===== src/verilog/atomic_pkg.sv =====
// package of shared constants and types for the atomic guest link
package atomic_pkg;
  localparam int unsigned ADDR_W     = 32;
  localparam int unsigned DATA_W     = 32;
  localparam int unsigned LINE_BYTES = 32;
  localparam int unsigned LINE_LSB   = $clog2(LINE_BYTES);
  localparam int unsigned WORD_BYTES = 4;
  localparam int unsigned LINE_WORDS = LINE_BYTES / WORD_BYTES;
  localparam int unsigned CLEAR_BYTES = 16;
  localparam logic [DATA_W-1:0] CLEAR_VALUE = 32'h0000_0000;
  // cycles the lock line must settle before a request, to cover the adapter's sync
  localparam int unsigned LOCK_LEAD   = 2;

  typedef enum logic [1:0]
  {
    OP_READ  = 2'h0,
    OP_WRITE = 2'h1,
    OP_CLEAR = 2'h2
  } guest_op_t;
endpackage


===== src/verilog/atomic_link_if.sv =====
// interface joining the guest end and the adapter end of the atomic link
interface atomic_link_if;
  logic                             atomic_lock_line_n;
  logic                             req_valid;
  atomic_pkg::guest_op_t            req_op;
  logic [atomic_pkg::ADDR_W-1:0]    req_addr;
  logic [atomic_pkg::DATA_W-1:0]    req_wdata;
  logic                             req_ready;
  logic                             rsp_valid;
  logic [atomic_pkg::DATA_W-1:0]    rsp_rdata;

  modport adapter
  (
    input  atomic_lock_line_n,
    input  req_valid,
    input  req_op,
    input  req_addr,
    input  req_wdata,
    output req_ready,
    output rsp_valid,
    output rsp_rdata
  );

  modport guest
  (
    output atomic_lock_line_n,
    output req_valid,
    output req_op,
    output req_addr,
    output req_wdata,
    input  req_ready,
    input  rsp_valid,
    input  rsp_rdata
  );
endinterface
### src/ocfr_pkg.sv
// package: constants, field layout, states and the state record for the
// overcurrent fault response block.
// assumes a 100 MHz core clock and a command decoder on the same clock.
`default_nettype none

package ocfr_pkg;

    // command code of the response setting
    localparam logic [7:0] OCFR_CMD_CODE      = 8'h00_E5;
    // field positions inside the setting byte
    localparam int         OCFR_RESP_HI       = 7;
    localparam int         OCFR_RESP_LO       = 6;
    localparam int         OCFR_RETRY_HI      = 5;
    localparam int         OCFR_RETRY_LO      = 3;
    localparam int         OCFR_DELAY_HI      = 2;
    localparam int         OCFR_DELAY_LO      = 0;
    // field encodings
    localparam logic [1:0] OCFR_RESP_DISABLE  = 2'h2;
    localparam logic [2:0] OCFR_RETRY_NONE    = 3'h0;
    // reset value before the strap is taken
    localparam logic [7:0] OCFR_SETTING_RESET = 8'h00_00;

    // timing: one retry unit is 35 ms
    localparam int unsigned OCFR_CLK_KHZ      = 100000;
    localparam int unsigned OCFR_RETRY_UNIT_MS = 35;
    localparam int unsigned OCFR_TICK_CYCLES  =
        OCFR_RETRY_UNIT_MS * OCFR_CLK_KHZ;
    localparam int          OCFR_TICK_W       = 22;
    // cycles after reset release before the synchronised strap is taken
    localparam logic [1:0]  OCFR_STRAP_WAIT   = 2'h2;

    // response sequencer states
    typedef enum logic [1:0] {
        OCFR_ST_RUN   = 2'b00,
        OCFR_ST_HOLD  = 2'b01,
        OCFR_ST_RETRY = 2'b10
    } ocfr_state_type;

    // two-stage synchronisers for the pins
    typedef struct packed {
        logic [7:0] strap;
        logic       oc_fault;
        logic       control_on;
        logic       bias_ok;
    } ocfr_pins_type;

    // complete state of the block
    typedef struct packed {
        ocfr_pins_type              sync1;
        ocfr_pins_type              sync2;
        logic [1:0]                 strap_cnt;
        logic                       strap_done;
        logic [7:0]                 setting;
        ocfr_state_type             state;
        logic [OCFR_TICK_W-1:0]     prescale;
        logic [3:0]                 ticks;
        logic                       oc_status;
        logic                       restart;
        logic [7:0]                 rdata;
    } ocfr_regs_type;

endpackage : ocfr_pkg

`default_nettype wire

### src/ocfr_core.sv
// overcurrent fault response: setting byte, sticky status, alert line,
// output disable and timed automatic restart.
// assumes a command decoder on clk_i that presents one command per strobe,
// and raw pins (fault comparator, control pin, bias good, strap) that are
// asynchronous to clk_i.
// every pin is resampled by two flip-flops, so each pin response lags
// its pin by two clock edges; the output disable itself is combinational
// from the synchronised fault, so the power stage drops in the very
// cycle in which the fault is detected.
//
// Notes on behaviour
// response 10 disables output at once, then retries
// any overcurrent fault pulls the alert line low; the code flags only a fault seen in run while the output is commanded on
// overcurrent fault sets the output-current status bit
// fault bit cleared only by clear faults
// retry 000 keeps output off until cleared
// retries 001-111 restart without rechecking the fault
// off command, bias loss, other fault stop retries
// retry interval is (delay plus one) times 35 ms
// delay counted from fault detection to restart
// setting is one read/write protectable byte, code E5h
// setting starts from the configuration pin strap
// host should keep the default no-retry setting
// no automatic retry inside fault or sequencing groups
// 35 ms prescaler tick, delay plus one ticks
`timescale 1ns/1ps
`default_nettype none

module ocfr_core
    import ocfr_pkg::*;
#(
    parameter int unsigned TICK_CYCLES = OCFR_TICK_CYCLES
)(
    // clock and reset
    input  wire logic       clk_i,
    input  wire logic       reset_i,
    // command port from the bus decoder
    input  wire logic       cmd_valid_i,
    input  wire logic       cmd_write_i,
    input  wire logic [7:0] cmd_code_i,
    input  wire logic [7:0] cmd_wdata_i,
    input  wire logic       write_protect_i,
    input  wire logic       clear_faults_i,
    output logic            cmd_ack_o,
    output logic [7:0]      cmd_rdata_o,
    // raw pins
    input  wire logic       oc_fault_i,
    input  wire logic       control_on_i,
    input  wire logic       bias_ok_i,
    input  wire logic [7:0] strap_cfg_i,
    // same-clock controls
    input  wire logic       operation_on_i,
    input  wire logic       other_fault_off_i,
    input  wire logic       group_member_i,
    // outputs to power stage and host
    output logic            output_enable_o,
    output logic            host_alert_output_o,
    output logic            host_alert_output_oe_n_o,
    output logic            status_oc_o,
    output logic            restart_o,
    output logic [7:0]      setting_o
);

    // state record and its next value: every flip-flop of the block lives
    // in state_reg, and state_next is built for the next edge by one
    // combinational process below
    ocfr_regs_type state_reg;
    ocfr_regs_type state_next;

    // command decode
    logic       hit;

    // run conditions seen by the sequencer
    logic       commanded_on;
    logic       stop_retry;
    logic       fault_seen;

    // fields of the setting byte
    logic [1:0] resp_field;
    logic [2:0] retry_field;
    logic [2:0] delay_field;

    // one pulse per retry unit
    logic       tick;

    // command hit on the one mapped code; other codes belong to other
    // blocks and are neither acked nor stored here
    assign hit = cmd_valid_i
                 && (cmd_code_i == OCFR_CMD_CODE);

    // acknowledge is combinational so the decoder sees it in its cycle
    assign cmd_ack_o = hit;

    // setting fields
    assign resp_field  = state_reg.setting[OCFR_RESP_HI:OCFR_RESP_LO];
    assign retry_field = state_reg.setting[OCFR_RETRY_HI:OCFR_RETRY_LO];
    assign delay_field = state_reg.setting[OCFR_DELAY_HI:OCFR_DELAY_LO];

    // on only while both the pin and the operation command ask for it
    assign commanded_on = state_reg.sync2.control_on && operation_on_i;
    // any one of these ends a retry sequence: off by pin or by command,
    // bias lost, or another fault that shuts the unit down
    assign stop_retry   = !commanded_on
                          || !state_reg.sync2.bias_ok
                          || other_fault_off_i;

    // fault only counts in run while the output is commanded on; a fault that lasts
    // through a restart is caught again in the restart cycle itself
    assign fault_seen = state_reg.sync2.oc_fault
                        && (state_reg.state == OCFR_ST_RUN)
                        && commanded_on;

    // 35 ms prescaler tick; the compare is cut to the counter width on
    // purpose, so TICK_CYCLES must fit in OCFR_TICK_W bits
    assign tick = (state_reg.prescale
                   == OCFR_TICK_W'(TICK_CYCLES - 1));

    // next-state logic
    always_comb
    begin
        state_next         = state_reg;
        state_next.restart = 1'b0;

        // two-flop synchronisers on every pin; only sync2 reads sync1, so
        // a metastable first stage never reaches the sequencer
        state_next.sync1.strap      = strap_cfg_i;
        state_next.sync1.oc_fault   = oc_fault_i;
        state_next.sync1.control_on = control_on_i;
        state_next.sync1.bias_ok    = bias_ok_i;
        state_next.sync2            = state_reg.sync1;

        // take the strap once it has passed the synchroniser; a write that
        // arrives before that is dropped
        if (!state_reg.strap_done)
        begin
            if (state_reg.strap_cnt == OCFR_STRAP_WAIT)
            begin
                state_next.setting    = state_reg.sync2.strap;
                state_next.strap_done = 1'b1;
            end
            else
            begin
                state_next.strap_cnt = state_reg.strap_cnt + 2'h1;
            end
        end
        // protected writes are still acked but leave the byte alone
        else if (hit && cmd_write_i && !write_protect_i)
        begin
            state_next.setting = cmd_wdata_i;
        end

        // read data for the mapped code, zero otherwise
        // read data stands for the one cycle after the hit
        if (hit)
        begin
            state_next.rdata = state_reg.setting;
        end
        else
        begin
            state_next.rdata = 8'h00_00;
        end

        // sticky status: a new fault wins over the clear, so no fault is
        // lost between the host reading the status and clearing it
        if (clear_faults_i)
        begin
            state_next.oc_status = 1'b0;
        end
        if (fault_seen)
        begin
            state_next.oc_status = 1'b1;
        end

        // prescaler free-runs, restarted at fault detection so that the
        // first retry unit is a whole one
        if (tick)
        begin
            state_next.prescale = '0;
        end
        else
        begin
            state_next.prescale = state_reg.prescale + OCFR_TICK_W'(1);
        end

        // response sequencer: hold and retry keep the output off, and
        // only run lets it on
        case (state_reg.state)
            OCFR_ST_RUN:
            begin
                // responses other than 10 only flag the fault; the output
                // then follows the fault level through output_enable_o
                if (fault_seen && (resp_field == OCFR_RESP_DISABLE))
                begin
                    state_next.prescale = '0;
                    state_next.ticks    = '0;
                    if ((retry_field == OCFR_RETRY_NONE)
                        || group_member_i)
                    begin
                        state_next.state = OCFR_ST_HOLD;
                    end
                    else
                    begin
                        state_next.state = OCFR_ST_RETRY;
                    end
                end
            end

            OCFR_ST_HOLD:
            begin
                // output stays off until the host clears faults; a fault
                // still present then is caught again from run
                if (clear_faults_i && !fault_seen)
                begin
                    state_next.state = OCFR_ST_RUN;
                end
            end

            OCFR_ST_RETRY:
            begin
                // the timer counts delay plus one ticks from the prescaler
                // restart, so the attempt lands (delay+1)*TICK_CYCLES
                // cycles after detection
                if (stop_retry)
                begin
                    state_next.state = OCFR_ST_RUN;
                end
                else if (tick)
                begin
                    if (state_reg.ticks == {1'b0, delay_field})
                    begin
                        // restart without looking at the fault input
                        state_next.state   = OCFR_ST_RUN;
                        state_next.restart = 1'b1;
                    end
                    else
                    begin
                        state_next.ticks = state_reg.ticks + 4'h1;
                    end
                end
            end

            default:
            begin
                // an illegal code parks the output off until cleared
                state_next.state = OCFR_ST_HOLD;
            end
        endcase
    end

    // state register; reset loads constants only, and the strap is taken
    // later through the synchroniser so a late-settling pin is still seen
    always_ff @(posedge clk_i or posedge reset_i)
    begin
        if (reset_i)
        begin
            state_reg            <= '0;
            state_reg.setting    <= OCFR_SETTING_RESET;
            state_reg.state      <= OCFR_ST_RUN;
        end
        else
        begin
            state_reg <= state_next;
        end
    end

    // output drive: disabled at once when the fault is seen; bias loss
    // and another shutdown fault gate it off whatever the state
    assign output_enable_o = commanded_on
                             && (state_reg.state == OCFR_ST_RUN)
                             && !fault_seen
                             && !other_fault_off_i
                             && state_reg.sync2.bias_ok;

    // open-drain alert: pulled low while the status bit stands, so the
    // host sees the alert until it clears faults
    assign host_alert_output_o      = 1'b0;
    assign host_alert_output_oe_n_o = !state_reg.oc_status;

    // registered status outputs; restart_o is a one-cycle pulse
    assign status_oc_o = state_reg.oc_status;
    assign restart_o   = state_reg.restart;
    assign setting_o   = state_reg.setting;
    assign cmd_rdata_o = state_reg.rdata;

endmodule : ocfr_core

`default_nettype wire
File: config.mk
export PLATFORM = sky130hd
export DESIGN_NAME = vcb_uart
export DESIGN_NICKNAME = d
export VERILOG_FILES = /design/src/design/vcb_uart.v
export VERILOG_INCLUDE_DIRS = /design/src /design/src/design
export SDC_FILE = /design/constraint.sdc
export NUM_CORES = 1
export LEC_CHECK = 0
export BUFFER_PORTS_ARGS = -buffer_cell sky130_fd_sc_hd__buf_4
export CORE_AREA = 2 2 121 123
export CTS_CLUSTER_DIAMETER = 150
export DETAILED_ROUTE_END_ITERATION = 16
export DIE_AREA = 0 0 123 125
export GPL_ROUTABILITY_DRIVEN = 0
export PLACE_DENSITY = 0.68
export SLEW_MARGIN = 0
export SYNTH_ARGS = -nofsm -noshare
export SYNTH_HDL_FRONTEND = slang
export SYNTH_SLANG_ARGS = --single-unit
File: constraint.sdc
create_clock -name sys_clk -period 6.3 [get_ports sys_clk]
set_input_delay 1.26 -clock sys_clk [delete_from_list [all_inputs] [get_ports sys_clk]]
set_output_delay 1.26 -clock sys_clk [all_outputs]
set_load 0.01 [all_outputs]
····················
WORK TO COMPLETE: Within the data above, the lines from the one with "localparam logic [7:0] OCFR_SETTING_RESET" to the one with "### src/ocfr_core.sv" must be repeated exactly; no other line belongs in the answer.

SOLVED PROBLEM:
    localparam logic [7:0] OCFR_SETTING_RESET = 8'h00_00;

    // timing: one retry unit is 35 ms
    localparam int unsigned OCFR_CLK_KHZ      = 100000;
    localparam int unsigned OCFR_RETRY_UNIT_MS = 35;
    localparam int unsigned OCFR_TICK_CYCLES  =
        OCFR_RETRY_UNIT_MS * OCFR_CLK_KHZ;
    localparam int          OCFR_TICK_W       = 22;
    // cycles after reset release before the synchronised strap is taken
    localparam logic [1:0]  OCFR_STRAP_WAIT   = 2'h2;

    // response sequencer states
    typedef enum logic [1:0] {
        OCFR_ST_RUN   = 2'b00,
        OCFR_ST_HOLD  = 2'b01,
        OCFR_ST_RETRY = 2'b10
    } ocfr_state_type;

    // two-stage synchronisers for the pins
    typedef struct packed {
        logic [7:0] strap;
        logic       oc_fault;
        logic       control_on;
        logic       bias_ok;
    } ocfr_pins_type;

    // complete state of the block
    typedef struct packed {
        ocfr_pins_type              sync1;
        ocfr_pins_type              sync2;
        logic [1:0]                 strap_cnt;
        logic                       strap_done;
        logic [7:0]                 setting;
        ocfr_state_type             state;
        logic [OCFR_TICK_W-1:0]     prescale;
        logic [3:0]                 ticks;
        logic                       oc_status;
        logic                       restart;
        logic [7:0]                 rdata;
    } ocfr_regs_type;

endpackage : ocfr_pkg

`default_nettype wire

### src/ocfr_core.sv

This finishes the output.